Los enfrentamientos se prolongaban hasta la caída de la noche y apenas si la llegada del invierno suspendía las hostilidades. La emboscada era la modalidad de combate más utilizada por los celtíberos, favorecida por la abundancia de bosques con que estaba dotada nuestra Patria en la antigüedad.

Otra forma de combatir consistía en que, cuando la infantería retrocedía, los jinetes descabalgaban y, dejando los caballos dispuestos en formación y atados a unas estacas,  ayudaban a los infantes (3).

El armamento típico era la lanza con una amplia hoja doble en la punta y una longitud superior a la altura del guerrero. Sorprenden por su adelanto técnico las espadas encontradas en las excavaciones de Numancia, constituidas por tres capas de acero superpuestas, una blanda entre dos duras; hay que tener en cuenta lo atrasado que se encontraba entonces el trabajo de metales, derivando la espada numantina, en su forma, de la de la Tene: punta triangular, doble filo y sesenta centímetros de larga. La excelencia de esta espada era universalmente reconocida desde el siglo III a.C., según Filón, y lo mismo la de los guerreros que la manejaban.

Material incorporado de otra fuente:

File: /design/flow/config.mk
export PLATFORM = sky130hd
export DESIGN_NAME = afisare_multiplexata
export DESIGN_NICKNAME = afisare_multiplexata
export VERILOG_FILES = /design/flow/design.v
export SDC_FILE = /design/flow/constraint.sdc
export NUM_CORES = 4
export LEC_CHECK = 1
export CORE_AREA = 10 10 71 71
export DIE_AREA = 0 0 81 81
File: /design/flow/constraint.sdc
current_design afisare_multiplexata

set clk_period 1.4
set clk_io_pct 0.2

create_clock -name clk0 -period $clk_period [get_ports {clock}]

set non_clock_inputs [all_inputs -no_clocks]
set_input_delay [expr $clk_period * $clk_io_pct] -clock clk0 $non_clock_inputs
set_output_delay [expr $clk_period * $clk_io_pct] -clock clk0 [all_outputs]
File: /design/flow/design.v
module afisare_multiplexata(
	input semnal_stanga, semnal_dreapta, stop,
	input clock,
	input [3:0] cifra_zeci, cifra_unitati,
	output reg D1, D2, D3, D4,
	output reg a,b,c,d,e,f,g
);
reg [3:0] digit_1, digit_2, digit_3, digit_4;
reg [1:0] generator_adresa;
reg [3:0] mux_out;
initial begin 
	mux_out = 4'b0000;
	digit_1 = 4'b0000;
	digit_2 = 4'b0000;
	digit_3 = 4'b0000;
	digit_4 = 4'b0000;
	generator_adresa = 2'b00;
end
always @(posedge clock) begin 
	if (stop) begin
		digit_1 = 4'b1000;
		digit_2 = 4'b1000;
		digit_3 = 4'b1000;
		digit_4 = 4'b1000;
	end else begin 
		case ({semnal_stanga, semnal_dreapta}) 
			2'b00: begin
						digit_1 = 4'b1101;
						digit_2 = (cifra_zeci == 0) ? 4'b1101 : cifra_zeci;
						digit_3 = cifra_unitati;
						digit_4 = 4'b1101;
				   end
			2'b01: begin
						digit_1 = 4'b1100; 
						digit_2 = 4'b1100;
						digit_3 = 4'b1100;
						digit_4 = 4'b1010;  
				   end
			2'b10: begin
						digit_1 = 4'b1011;  
						digit_2 = 4'b1100;
						digit_3 = 4'b1100;
						digit_4 = 4'b1100;
				   end
			2'b11: begin
						digit_1 = 4'b1101;
						digit_2 = (cifra_zeci == 0) ? 4'b1101 : cifra_zeci;
						digit_3 = cifra_unitati;
						digit_4 = 4'b1101;
				   end
		endcase 
	end 
	generator_adresa = generator_adresa + 2'b01;
	case(generator_adresa)
		2'b00 : {D1, D2, D3, D4} = 4'b1000;
		2'b01 : {D1, D2, D3, D4} = 4'b0100;
		2'b10 : {D1, D2, D3, D4} = 4'b0010;
		2'b11 : {D1, D2, D3, D4} = 4'b0001;
	endcase
	case (generator_adresa)
		2'b00 : mux_out = digit_1;
		2'b01 : mux_out = digit_2;
		2'b10 : mux_out = digit_3;
		2'b11 : mux_out = digit_4;
	endcase
end
always @(mux_out) begin 
	case(mux_out) 
		4'b0000: begin a=0; b=0; c=0; d=0; e=0; f=0; g=1; end
		4'b0001: begin a=1; b=0; c=0; d=1; e=1; f=1; g=1; end
		4'b0010: begin a=0; b=0; c=1; d=0; e=0; f=1; g=0; end
		4'b0011: begin a=0; b=0; c=0; d=0; e=1; f=1; g=0; end
		4'b0100: begin a=1; b=0; c=0; d=1; e=1; f=0; g=0; end
		4'b0101: begin a=0; b=1; c=0; d=0; e=1; f=0; g=0; end
		4'b0110: begin a=0; b=1; c=0; d=0; e=0; f=0; g=0; end
		4'b0111: begin a=0; b=0; c=0; d=1; e=1; f=1; g=1; end
		4'b1000: begin a=0; b=0; c=0; d=0; e=0; f=0; g=0; end
		4'b1001: begin a=0; b=0; c=0; d=0; e=1; f=0; g=0; end
		4'b1010: begin a=0; b=0; c=0; d=0; e=1; f=1; g=0; end
		4'b1011: begin a=0; b=1; c=1; d=0; e=0; f=0; g=0; end
		4'b1100: begin a=1; b=1; c=1; d=1; e=1; f=1; g=0; end
		4'b1101: begin a=1; b=1; c=1; d=1; e=1; f=1; g=1; end
	endcase
end
endmodule
File: /design/flow/run.sh
#!/bin/bash
# OpenROAD 26Q1-2900-gdf79404cd8, Yosys 0.63+post, stock flow scripts
make -C /OpenROAD-flow-scripts/flow DESIGN_CONFIG=/design/flow/config.mk WORK_HOME=/design/flow/orfs finish
==> impl_metrics.tcl <==
# metrics dict for downstream scripts
set metrics [dict create \
    wl_per_cell_um 10.0 \
    io_pins 23 \
    vias_per_cell 4.06 \
    port-buffer-count 22 \
    final_cell_area_um2 1130 \
    synthFlopType "dfxtp_1" \
    clock_latency_ps 230 \
    worst_ep_required_time_ps 1120 \
    dr.first_iter.drc_count 16 \
    crit_type "flip-flop to primary output" \
    cap_violations 0 \
    warning_count 31 \
    startpoint "D4$_DFF_P_" \
    fin_worst_skew_ps 0.189 \
    p_seq_frac 0.404 \
    vias 621 \
    dpl_cell_area_um2 1020 \
    untimed_endpoints 14 \
    p_sw_mw 0.128 \
    die_y_um 81 \
    synth.most_common_cell "dfxtp_1" \
    max_freq_mhz 772 \
    ys_seq_elements 17 \
    p_int_mw 0.579 \
    end_kind "primary output" \
    crit_path_start_kind "flip-flop" \
    crit_arrival_ps 1020 \
    clock_path_buffers 2 \
    top_area_cell "dfxtp_1" \
    worst-path-buf-inv 1 \
    async_flop_share 0 \
    drt-total-wl_um 1540 \
    grt_use_total 0.0460 \
    max_slew_margin 0.735 \
    cts_buffers 3 \
    crit_slowest_cell "clkdlybuf4s50_1" \
    setup_viol 0 \
    chipArea_um2 6560 \
    p_per_area_nw_per_um2 624 \
    use_met2 0.0709 \
    power_switching_share 0.181 \
    peakVddDrop_uv 291 \
    drt_first_pass_iters 4 \
    min_from "generator_adresa[0]$_DFF_P_" \
    ys_warn_count 1 \
    cp_num_cells 1 \
    rsz0062_at_grt "false" \
    grt_pass1_vias 573 \
    avgSynthCellArea_um2 9.39 \
    cp_top_family "buffers and inverters" \
    postRouteAntennaNets 0 \
    gp_congestion 0.819 \
    dpl.hpwl_um 1280 \
    status "completed" \
    die_w_um 81 \
    syn-instance-count 79 \
    antenna_found_initial 0 \
    common_cells "dfxtp_1 (10), dlxtn_1 (7), ha_1 (7), o21ai_0 (7), nand2b_1 (6)" \
    unclocked_pins 7 \
    reg2regPathDepth 4 \
    top_usage_layer "met2" \
    path_cells "clkdlybuf4s50_1" \
    min_path_type "flip-flop to flip-flop" \
    core_area_um2 3630 \
    syn2layout_area_growth_pct 52.6 \
    cp_max_fo 1 \
    grt_max_degree 13 \
    fp_util 0.204 \
    finalClockPeriodUsage 0.925 \
    p_leak_nw 0.443 \
    area_leaders "dfxtp_1 (27%), dlxtn_1 (14%), ha_1 (12%), nand2b_1 (5.1%), o21ai_0 (4.7%)" \
    clkTransAtPathRegs_ps 40 \
    grt_pass1_wl_um 2500 \
    pwr-share-clk 0.489 \
    grt_use_met3 0.0234 \
    layout-drive-gt1-share 0.143 \
    finalMaxSlewViolations 0 \
    min_path_cells 1 \
    worstMarginPinSlew_ps 398 \
    gr-total-overflow 0 \
    cpPeakStageDelay_ps 460 \
    yosys_area_um2 742 \
    regArea_um2 305 \
    finalHoldViolCount 0 \
    nFillCells 376 \
    comb_area_um2 445 \
    synthesis.area_um2 742 \
    top_cell_area_share 0.270 \
    cts_max_level 1 \
    total_power_mw 0.707 \
    min_period_ps 1300 \
    synth.distinct_cells 30 \
    synth-edff-count 0 \
    cts_root_buf "clkbuf_8" \
    yosysCellCount 79 \
    route.detailed.drc 0 \
    n_antenna_cell 0 \
    r2r-start "generator_adresa[0]$_DFF_P_" \
    globalRouteMet1Util 0.0578 \
    fp-row-count 22 \
    p_comb_frac 0.107 \
    cts_tree "done" \
]
## timing repair
| action | in CTS | in global routing |
|---|---|---|
| gates resized | 2 | 8 |
| buffers inserted | 0 | 0 |
| endpoints found under the hold margin | 0 | 0 |
| hold buffers | 0 | 0 |
| pin swaps | 2 | 3 |
| setup endpoints to repair | 3 | 3 |
| cloned | 0 | 0 |
## cells by family after synthesis
group,share of synthesized area
flops,0.270
buf+inv,0.0540
latches,0.142
fa+ha+maj,0.132
simple gates,0.216
compound gates,0.175
xor+xnor,0.0118
## stage by stage
stage                     setup TNS, ps  instances  hold WS, ps  setup WS, ps  utilization
final                                 0        153          455           105        0.312
after global routing                  0        153          478          54.8        0.312
after CTS                         -3.43        153          461         -3.43        0.302
after detailed placement          -1040        149          449          -343        0.282
after global placement             -951        149          430          -336        0.282
after floorplan                       0         79          349           263            -
## routing by layer
metal,wire [um],share of wire
met5,0,0
met4,15,0.0098
met3,184,0.12
met2,654,0.43
met1,681,0.44
## final cells by class
class,instances,area share
Inverter,5,0.0166
Sequential cell,17,0.270
Tap cell,48,0.0530
Clock buffer,4,0.0486
Multi-Input combinational cell,54,0.393
Timing Repair Buffer,25,0.219
## registers in the layout, indices dropped and copies added (netlist names)
| signal | cells |
|---|---|
| a | 1 |
| D2 | 1 |
| generator_adresa | 2 |
| D3 | 1 |
| e | 1 |
| D1 | 1 |
| g | 1 |
| d | 1 |
| mux_out | 4 |
| b | 1 |
| D4 | 1 |
| f | 1 |
| c | 1 |
## final timing paths
| check | endpoint | slack (ps) |
|---|---|---|
| max reg2reg | mux_out[0]$_DFF_P_ | 160 |
| min | generator_adresa[0]$_DFF_P_ | 460 |
| max | D4 | 100 |
| min reg2reg | generator_adresa[0]$_DFF_P_ | 460 |
## placed cells by master, fill, tap and decap left out, drive strengths merged
master          n
nor3b           1
nor2b           1
buf             3
nand2           4
o311ai          1
nor4bb          1
clkdlybuf4s50  20
o211ai          1
and3            1
a31oi           1
nand3           1
o21ai           8
nand2b          6
inv             5
dfxtp          10
a221oi          2
o221ai          1
a21oi           1
nor3            3
dlxtn           7
o22ai           1
dlymetal6s2s    2
clkbuf          4
and3b           1
xnor2           1
o31ai           2
maj3            1
ha              7
nand3b          4
a22o            1
nor2            3
## power by group through the flow
stage | Clock [mW] | Sequential (mW) | Combinational [mW]
after CTS | 0.357 | 0.286 | 0.0690
after global routing | 0.379 | 0.285 | 0.0816
final | 0.346 | 0.286 | 0.0753
Power is estimated from default activity; no workload was simulated.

El casco era mixto, de hierro y bronce, y destacan en él las carrilleras móviles. En cuanto al escudo, estaba construido con tablas de roble, con una longitud de unos 120 centímetros y  un grosor de unos cuatro en el centro, disminuyendo en los laterales; estaba pintado tanto exterior como interiormente.

El guerrero celtíbero, en similitud a como lo hacían los del Centro y Sur de Europa, prefería combatir desnudo o vestido sólo con unos pantalones y embadurnados con aceite, que le protegía del frío y le daba elasticidad. Cuando la dureza del clima le obligaba, el guerrero se cubría con una túnica y, los que se lo podían permitir, con una cota de malla. Su valor se reconoce exteriormente mediante un collar a modo de condecoración. Como calzado utiliza pieles curtidas anudadas a los tobillos (4).

(1) KINDELÁN, Alfredo: Europa, su forja en cien batallas, Madrid, 1952, pp. 202 y 203.
(2) GÁRATE CÓRDOBA, José María: “Historia del Ejército Español”, Gráficas BeCeFe  SA Madrid, 1981, pp. 114 a 117.
(3) BLÁZQUEZ, J M: “Numancia o la lucha por la libertad”, en Historia y Vida, 104, 1976, p. 61.
(4) ALCAIDE, José A. y CUETO, Dionisio A.: “Los mercenarios españoles de Aníbal siglo III a.C.”, Ed. Almena,,  Madrid, 2000. pp. 49 y 50.